[Exercise data Boundary: Start]

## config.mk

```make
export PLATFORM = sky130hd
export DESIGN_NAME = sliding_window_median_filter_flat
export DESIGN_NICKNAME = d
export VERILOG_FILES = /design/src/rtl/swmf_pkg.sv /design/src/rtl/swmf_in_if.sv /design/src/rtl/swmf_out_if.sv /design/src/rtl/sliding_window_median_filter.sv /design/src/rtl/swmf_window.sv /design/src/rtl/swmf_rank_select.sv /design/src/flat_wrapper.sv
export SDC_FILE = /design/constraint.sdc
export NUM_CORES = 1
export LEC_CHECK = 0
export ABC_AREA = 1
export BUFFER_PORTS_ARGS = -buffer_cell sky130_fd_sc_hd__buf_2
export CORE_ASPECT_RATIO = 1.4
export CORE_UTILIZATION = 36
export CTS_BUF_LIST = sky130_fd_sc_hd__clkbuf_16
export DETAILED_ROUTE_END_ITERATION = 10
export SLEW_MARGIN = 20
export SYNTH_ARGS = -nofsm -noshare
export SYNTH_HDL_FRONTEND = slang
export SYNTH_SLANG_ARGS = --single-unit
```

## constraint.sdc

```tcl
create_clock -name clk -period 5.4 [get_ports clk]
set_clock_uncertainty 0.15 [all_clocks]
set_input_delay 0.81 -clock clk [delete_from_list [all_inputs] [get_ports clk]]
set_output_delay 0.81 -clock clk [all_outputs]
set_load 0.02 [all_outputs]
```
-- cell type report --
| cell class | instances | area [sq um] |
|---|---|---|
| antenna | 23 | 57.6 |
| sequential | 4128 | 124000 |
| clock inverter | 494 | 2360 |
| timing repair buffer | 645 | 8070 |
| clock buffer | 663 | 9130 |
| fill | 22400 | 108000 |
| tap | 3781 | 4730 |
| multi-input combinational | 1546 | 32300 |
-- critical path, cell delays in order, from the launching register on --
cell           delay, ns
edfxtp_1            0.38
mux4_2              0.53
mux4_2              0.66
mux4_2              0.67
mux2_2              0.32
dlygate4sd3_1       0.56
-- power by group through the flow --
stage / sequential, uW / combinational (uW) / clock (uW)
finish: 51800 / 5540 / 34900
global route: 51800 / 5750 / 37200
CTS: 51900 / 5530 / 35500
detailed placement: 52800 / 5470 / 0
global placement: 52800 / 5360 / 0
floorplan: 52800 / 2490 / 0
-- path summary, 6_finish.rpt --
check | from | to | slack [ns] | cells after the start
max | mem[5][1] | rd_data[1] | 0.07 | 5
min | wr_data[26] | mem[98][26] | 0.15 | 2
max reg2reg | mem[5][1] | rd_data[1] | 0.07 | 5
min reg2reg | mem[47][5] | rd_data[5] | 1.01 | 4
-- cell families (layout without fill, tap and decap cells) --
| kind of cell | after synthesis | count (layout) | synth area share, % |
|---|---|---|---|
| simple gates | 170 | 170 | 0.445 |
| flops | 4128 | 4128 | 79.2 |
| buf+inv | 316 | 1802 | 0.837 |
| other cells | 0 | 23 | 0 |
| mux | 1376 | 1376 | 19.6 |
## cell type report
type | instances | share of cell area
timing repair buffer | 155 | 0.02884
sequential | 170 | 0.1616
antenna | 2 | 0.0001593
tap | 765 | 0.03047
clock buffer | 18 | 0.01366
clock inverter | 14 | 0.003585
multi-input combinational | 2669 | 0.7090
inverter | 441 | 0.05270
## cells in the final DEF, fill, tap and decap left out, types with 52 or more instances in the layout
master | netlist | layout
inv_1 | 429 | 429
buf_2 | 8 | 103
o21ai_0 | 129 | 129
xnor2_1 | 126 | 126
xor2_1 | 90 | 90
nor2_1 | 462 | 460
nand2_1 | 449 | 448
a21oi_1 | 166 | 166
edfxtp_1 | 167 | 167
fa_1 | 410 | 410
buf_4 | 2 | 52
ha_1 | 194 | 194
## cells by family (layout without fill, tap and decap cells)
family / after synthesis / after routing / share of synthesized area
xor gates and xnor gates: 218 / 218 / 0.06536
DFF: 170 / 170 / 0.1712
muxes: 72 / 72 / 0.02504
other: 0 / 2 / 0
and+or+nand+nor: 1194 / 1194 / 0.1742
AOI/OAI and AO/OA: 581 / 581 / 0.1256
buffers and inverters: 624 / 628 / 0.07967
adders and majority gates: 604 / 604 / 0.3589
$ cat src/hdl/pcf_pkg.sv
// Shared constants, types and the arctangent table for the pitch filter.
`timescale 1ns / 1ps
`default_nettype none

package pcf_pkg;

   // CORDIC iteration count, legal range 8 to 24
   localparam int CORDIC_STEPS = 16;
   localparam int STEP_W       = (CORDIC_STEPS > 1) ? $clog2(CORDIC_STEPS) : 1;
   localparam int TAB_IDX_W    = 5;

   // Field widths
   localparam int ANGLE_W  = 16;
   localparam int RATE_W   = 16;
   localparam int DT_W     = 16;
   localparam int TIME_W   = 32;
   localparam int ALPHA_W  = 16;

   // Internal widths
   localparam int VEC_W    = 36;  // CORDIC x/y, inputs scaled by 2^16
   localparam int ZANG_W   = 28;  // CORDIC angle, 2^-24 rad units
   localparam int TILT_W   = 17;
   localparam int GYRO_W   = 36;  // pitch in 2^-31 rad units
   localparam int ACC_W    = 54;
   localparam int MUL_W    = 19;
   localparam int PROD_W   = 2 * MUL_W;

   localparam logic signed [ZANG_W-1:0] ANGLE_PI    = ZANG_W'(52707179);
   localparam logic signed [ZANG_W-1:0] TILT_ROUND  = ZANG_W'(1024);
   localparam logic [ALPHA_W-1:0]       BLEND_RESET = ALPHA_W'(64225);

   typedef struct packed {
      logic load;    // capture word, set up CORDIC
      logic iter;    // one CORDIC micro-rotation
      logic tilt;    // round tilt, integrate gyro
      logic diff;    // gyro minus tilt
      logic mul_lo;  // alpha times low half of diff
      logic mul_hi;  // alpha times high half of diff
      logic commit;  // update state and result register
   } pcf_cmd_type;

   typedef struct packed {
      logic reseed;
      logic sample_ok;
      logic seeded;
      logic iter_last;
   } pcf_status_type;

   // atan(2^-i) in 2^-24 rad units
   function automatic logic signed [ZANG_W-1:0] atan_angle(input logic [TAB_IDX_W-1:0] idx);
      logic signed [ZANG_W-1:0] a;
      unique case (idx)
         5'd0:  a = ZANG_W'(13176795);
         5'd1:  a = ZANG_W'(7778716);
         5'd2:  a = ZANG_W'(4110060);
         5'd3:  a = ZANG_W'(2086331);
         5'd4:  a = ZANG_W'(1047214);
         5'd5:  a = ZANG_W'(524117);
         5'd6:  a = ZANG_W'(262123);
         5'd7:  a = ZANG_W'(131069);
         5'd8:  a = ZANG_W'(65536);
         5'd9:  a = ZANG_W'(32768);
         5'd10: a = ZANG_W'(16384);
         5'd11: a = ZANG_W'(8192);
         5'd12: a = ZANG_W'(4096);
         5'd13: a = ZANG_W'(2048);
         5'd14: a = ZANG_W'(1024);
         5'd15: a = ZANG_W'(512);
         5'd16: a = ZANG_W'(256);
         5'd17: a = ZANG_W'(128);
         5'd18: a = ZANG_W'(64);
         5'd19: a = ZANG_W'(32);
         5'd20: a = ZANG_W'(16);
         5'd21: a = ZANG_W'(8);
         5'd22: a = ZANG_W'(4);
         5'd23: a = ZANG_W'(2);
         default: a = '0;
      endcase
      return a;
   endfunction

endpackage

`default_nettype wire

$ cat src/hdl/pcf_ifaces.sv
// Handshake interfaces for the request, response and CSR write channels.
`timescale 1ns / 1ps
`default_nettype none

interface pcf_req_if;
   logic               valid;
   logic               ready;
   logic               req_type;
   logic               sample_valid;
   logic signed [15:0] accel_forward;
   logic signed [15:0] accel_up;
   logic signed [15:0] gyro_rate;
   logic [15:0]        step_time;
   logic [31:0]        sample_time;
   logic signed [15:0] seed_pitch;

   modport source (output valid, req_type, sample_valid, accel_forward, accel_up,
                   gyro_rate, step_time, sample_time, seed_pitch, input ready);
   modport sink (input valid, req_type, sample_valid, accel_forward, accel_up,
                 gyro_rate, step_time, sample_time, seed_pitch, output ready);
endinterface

[Exercise data Boundary: End]

The required output is every line above from the one with "type | instances | share of cell area" down to the one with "AOI/OAI and AO/OA: 581 / 581 / 0.1256", restated word for word, ends included.

- _Task response_
type | instances | share of cell area
timing repair buffer | 155 | 0.02884
sequential | 170 | 0.1616
antenna | 2 | 0.0001593
tap | 765 | 0.03047
clock buffer | 18 | 0.01366
clock inverter | 14 | 0.003585
multi-input combinational | 2669 | 0.7090
inverter | 441 | 0.05270
## cells in the final DEF, fill, tap and decap left out, types with 52 or more instances in the layout
master | netlist | layout
inv_1 | 429 | 429
buf_2 | 8 | 103
o21ai_0 | 129 | 129
xnor2_1 | 126 | 126
xor2_1 | 90 | 90
nor2_1 | 462 | 460
nand2_1 | 449 | 448
a21oi_1 | 166 | 166
edfxtp_1 | 167 | 167
fa_1 | 410 | 410
buf_4 | 2 | 52
ha_1 | 194 | 194
## cells by family (layout without fill, tap and decap cells)
family / after synthesis / after routing / share of synthesized area
xor gates and xnor gates: 218 / 218 / 0.06536
DFF: 170 / 170 / 0.1712
muxes: 72 / 72 / 0.02504
other: 0 / 2 / 0
and+or+nand+nor: 1194 / 1194 / 0.1742
AOI/OAI and AO/OA: 581 / 581 / 0.1256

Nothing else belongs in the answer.